*DIRECTIONS FOR THIS TASK:*
Below are entries; copy exactly the lines from the one with "u_dp.mode_timer,16" through the one with "Note: power is", both included, and leave out the rest.

*Source records:*
==========

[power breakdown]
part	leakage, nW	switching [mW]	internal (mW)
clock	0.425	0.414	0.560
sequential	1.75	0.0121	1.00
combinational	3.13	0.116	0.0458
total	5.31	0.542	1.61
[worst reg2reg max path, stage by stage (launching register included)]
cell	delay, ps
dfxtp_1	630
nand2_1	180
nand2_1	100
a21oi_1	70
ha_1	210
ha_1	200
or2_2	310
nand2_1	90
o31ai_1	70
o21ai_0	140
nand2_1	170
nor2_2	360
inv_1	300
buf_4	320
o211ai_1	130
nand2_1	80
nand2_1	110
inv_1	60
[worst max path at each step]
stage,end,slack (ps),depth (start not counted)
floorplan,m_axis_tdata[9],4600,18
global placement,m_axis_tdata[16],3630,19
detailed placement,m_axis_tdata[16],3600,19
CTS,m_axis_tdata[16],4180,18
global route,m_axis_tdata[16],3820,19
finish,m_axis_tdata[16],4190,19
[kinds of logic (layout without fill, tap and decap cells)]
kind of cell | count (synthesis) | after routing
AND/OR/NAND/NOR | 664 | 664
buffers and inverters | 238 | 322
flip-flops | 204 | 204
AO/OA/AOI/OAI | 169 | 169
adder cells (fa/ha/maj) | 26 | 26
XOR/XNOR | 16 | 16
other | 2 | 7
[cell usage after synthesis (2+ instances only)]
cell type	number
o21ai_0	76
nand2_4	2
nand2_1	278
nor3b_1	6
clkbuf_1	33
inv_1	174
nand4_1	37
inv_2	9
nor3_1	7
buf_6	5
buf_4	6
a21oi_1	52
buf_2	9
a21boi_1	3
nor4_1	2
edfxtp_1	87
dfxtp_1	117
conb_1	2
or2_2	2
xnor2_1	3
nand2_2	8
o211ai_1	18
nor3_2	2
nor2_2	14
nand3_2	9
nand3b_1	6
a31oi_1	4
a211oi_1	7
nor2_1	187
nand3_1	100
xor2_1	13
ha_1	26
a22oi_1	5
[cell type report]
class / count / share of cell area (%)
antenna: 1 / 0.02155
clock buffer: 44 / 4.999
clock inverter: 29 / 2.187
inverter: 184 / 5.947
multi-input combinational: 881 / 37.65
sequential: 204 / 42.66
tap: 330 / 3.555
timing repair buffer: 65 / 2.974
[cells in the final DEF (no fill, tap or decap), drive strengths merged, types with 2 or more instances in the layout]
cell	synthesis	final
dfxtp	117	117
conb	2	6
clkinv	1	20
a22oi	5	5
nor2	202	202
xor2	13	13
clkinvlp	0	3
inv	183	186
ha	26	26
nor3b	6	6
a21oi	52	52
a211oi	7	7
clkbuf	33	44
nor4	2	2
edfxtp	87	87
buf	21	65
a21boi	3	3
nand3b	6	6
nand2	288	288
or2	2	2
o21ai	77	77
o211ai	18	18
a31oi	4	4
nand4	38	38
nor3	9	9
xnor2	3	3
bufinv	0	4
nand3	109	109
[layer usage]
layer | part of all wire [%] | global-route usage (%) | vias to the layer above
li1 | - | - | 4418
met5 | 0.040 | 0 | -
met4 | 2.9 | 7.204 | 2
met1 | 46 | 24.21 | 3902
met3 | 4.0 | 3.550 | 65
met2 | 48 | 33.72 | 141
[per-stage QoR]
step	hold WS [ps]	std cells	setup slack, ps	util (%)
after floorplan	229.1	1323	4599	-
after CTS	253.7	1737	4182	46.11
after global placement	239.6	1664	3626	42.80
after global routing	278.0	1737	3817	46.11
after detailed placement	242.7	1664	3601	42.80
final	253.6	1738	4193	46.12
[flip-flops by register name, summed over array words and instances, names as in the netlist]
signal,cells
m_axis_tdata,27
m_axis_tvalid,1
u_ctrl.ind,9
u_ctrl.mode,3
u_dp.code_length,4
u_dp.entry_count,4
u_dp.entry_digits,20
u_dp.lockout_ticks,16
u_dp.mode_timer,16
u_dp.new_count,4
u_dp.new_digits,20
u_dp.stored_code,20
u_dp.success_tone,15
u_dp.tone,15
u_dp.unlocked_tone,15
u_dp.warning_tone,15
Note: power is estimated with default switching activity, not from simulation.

==========

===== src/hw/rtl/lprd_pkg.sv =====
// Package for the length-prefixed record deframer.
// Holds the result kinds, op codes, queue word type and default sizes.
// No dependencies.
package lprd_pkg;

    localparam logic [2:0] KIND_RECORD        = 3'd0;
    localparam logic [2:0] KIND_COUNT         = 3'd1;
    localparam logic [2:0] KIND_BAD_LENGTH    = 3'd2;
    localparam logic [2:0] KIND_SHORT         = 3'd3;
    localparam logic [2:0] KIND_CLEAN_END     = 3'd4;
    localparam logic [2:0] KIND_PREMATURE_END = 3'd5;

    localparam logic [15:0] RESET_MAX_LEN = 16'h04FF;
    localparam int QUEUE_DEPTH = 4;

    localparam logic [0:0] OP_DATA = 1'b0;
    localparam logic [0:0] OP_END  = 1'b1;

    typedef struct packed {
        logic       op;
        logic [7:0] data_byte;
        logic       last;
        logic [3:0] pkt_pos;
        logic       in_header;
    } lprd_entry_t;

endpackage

==========

*ANSWER BOX:*
u_dp.mode_timer,16
u_dp.new_count,4
u_dp.new_digits,20
u_dp.stored_code,20
u_dp.success_tone,15
u_dp.tone,15
u_dp.unlocked_tone,15
u_dp.warning_tone,15
Note: power is estimated with default switching activity, not from simulation.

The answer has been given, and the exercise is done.